### PROBLEM DESCRIPTION
Look below for the line holding "- Stages on" and the line holding "- != test 4 x 2 -> 1 bit (no source line)". Repeat those two and everything between, exactly.

### SUPPLIED DATA
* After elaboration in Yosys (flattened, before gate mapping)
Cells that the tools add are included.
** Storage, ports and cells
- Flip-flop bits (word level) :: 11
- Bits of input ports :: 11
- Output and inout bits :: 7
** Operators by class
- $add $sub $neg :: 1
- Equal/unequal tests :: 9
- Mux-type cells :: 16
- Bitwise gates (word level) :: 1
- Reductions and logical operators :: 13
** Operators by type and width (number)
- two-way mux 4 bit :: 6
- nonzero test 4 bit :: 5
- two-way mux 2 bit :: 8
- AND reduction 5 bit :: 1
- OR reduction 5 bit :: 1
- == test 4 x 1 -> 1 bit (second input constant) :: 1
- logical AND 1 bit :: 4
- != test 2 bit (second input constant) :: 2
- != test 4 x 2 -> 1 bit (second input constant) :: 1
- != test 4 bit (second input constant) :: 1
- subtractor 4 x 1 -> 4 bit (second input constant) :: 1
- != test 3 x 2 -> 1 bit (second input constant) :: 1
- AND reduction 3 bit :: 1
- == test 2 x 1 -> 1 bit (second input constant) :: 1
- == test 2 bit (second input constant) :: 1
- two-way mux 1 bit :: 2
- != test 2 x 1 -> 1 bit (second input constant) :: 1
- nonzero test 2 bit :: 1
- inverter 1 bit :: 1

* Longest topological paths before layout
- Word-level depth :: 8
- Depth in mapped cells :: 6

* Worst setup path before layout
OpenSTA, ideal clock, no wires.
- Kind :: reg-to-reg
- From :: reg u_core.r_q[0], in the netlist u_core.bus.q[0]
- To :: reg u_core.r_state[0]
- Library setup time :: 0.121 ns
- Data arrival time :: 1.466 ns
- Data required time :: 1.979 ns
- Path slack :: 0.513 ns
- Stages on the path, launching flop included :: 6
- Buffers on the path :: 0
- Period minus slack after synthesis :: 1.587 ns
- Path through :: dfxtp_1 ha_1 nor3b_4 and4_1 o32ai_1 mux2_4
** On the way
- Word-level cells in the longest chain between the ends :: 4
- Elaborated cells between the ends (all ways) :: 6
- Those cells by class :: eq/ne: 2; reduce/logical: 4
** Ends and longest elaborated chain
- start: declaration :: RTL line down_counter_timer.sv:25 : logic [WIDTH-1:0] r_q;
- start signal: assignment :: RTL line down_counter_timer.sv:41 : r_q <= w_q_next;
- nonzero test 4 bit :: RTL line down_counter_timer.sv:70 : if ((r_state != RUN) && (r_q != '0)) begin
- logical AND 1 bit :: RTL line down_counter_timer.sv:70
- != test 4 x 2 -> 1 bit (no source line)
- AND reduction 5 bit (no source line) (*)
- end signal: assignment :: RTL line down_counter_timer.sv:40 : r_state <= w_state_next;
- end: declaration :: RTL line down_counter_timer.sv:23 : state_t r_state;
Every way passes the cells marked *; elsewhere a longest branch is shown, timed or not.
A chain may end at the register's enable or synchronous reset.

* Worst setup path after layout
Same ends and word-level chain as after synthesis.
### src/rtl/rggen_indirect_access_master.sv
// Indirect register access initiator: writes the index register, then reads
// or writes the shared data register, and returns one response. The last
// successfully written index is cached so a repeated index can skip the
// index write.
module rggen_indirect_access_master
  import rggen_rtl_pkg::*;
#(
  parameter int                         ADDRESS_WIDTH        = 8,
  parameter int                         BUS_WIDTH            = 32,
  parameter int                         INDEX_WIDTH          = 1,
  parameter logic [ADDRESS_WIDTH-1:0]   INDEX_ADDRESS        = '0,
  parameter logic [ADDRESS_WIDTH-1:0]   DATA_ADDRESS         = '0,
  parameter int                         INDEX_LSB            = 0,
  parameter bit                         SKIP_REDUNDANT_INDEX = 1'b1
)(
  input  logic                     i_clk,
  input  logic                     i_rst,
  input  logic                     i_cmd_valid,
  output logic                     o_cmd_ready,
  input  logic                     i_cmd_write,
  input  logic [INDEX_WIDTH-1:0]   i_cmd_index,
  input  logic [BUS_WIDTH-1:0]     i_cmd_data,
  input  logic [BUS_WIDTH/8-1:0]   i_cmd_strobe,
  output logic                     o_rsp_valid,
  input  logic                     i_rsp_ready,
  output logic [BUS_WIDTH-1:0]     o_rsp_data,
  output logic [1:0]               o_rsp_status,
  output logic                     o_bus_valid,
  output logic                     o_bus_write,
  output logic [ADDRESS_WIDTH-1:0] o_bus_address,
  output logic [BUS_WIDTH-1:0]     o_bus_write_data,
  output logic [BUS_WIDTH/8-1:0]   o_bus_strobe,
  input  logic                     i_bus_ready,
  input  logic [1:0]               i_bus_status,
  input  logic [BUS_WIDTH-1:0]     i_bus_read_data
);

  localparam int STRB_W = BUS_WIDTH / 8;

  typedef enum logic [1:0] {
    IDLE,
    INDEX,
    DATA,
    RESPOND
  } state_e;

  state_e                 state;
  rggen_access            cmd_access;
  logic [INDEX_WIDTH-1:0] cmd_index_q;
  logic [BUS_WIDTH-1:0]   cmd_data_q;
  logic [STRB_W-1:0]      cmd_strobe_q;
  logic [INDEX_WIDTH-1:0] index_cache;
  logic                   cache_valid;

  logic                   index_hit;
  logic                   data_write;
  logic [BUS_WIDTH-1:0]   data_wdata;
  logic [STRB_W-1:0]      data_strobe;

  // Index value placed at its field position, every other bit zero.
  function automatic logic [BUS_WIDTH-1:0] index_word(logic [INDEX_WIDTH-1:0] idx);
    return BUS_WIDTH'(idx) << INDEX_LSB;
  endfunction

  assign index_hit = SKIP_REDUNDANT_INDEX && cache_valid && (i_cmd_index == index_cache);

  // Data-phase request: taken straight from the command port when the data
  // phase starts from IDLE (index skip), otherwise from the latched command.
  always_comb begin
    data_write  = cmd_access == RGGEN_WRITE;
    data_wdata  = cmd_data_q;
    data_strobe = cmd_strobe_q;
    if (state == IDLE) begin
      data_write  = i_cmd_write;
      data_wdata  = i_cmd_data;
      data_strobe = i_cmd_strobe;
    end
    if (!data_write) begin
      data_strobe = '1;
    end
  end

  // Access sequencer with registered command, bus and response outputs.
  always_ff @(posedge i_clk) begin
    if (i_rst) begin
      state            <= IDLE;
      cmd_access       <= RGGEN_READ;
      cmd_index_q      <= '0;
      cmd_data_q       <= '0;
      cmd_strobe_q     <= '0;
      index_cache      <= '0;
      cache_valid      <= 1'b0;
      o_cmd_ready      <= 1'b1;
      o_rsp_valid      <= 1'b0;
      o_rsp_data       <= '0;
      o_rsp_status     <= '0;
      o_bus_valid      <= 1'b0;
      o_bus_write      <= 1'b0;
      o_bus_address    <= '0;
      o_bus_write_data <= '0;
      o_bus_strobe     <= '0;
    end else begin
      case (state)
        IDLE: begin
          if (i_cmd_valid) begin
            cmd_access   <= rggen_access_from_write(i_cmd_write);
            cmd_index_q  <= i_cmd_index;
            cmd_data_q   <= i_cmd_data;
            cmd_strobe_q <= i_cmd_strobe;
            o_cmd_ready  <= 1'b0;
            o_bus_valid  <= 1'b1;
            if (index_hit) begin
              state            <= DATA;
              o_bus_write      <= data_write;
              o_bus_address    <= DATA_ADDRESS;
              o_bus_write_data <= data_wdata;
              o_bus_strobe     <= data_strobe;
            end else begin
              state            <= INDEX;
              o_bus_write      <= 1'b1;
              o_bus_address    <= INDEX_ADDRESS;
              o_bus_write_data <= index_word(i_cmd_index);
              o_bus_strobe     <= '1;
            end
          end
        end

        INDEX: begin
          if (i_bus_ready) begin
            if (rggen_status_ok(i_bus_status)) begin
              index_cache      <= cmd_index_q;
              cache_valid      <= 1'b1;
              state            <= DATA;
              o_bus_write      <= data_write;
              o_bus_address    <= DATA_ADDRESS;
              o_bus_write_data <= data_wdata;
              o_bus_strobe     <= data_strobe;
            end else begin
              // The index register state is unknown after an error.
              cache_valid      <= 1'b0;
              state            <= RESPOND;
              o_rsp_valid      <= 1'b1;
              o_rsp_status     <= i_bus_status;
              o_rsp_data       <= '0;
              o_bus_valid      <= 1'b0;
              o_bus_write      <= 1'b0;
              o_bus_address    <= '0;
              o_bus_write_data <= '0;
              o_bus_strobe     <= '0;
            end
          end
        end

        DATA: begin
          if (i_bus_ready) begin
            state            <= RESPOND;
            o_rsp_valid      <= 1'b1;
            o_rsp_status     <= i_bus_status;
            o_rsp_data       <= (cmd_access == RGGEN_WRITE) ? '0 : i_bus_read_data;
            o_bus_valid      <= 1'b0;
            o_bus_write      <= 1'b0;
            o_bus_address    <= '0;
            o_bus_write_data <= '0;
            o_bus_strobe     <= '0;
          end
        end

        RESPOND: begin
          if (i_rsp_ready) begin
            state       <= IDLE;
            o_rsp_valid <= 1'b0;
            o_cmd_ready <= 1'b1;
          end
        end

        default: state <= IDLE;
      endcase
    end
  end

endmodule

---

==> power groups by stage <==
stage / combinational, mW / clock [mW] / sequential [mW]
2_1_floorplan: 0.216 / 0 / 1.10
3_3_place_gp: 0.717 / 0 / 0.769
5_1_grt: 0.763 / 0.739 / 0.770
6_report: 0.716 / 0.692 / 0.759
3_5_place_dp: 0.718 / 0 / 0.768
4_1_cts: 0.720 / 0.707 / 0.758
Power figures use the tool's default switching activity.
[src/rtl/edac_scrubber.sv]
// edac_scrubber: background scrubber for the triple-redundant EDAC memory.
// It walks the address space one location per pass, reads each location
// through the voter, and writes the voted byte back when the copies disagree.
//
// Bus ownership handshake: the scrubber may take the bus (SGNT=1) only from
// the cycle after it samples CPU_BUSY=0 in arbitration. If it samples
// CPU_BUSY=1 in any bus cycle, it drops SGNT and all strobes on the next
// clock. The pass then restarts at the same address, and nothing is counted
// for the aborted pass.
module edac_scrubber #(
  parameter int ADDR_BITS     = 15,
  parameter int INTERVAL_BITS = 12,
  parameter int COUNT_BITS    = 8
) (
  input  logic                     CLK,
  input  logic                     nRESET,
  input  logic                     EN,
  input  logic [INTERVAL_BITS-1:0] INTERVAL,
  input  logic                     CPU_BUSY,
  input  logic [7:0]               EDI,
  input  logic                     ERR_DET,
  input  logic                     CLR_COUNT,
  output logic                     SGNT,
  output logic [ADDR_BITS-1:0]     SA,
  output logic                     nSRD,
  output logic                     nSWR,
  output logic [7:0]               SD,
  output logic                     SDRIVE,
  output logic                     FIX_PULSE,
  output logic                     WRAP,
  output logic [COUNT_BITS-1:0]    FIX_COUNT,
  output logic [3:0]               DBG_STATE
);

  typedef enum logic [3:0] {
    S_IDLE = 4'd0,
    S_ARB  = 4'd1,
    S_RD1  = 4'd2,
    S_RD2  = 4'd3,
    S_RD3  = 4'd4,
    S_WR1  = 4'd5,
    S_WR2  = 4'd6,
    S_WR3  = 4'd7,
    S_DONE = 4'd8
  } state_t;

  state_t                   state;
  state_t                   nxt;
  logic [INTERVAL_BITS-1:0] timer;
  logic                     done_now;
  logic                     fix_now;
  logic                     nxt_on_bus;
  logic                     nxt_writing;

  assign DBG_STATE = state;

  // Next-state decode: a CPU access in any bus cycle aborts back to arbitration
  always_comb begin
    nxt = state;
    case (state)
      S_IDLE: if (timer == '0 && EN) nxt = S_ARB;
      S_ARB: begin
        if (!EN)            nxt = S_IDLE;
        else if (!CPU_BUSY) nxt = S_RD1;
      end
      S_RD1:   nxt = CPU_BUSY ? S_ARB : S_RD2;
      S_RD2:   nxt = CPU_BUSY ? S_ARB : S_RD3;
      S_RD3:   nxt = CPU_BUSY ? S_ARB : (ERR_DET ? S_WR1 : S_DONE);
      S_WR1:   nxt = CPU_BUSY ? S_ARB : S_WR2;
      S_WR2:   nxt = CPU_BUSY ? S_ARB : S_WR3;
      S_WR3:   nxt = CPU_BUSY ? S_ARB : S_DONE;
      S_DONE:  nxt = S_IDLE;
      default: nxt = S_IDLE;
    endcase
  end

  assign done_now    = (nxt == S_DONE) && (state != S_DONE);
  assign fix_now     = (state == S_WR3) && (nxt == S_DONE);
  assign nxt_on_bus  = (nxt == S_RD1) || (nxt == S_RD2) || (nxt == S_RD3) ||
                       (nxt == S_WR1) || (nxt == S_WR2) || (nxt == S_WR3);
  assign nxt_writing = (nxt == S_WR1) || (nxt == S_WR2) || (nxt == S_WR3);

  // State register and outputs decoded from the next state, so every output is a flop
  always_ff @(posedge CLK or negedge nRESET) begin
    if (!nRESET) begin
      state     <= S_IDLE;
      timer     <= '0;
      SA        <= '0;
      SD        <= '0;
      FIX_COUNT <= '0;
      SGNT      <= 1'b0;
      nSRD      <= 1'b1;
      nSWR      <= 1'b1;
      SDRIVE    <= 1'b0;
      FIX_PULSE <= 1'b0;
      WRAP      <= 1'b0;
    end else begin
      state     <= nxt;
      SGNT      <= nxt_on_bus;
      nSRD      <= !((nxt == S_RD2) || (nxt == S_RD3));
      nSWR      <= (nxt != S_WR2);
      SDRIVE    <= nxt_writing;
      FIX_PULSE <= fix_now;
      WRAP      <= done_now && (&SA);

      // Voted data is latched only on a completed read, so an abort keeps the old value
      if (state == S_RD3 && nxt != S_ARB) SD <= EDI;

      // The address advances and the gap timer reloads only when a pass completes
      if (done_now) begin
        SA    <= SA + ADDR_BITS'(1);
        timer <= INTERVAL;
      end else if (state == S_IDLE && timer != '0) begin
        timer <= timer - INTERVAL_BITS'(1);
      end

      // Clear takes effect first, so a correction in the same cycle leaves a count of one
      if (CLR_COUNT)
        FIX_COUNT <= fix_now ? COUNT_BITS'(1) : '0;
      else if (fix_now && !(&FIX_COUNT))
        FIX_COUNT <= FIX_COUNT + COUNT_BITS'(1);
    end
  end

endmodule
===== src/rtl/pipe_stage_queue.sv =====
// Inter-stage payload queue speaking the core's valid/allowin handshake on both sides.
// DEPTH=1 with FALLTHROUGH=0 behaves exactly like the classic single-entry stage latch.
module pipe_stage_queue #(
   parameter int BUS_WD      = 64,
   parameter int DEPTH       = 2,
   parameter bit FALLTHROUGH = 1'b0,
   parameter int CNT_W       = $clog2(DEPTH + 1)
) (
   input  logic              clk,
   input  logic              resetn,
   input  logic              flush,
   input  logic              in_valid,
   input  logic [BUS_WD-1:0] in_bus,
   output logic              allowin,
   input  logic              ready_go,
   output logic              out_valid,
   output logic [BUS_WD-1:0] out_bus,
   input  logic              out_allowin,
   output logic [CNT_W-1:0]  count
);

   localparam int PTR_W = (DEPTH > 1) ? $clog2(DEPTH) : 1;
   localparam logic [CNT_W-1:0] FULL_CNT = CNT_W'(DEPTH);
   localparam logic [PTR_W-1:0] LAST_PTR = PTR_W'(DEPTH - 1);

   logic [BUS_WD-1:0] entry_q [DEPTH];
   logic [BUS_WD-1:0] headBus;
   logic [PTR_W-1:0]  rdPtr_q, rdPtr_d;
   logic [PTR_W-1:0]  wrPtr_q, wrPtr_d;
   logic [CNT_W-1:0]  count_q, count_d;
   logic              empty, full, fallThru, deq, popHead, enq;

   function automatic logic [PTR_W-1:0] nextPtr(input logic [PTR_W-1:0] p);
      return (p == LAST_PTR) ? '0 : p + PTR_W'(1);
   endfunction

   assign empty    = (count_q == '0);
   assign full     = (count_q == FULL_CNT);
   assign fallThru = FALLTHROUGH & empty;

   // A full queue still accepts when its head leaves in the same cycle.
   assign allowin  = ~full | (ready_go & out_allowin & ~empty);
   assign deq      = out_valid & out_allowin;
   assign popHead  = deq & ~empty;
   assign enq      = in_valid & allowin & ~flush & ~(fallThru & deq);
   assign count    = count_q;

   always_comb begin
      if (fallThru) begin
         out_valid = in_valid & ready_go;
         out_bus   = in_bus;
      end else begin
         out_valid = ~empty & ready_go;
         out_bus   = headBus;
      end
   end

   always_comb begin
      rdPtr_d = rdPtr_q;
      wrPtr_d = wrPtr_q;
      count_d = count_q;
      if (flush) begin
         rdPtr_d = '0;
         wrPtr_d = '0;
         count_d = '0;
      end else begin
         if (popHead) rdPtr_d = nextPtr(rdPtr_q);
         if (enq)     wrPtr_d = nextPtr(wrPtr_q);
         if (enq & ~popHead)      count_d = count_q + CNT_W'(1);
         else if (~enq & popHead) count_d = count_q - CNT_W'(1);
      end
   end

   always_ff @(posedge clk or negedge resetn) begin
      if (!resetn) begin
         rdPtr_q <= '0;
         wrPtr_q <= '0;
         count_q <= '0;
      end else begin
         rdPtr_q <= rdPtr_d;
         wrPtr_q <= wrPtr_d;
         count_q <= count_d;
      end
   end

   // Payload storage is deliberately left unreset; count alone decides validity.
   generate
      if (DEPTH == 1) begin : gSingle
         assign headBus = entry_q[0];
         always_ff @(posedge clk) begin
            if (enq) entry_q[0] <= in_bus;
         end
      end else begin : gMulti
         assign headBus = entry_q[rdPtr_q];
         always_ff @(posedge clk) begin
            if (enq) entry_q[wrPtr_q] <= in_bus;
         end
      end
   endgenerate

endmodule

### FINISHED TASK
- Stages on the path, launching flop included :: 6
- Buffers on the path :: 0
- Period minus slack after synthesis :: 1.587 ns
- Path through :: dfxtp_1 ha_1 nor3b_4 and4_1 o32ai_1 mux2_4
** On the way
- Word-level cells in the longest chain between the ends :: 4
- Elaborated cells between the ends (all ways) :: 6
- Those cells by class :: eq/ne: 2; reduce/logical: 4
** Ends and longest elaborated chain
- start: declaration :: RTL line down_counter_timer.sv:25 : logic [WIDTH-1:0] r_q;
- start signal: assignment :: RTL line down_counter_timer.sv:41 : r_q <= w_q_next;
- nonzero test 4 bit :: RTL line down_counter_timer.sv:70 : if ((r_state != RUN) && (r_q != '0)) begin
- logical AND 1 bit :: RTL line down_counter_timer.sv:70
- != test 4 x 2 -> 1 bit (no source line)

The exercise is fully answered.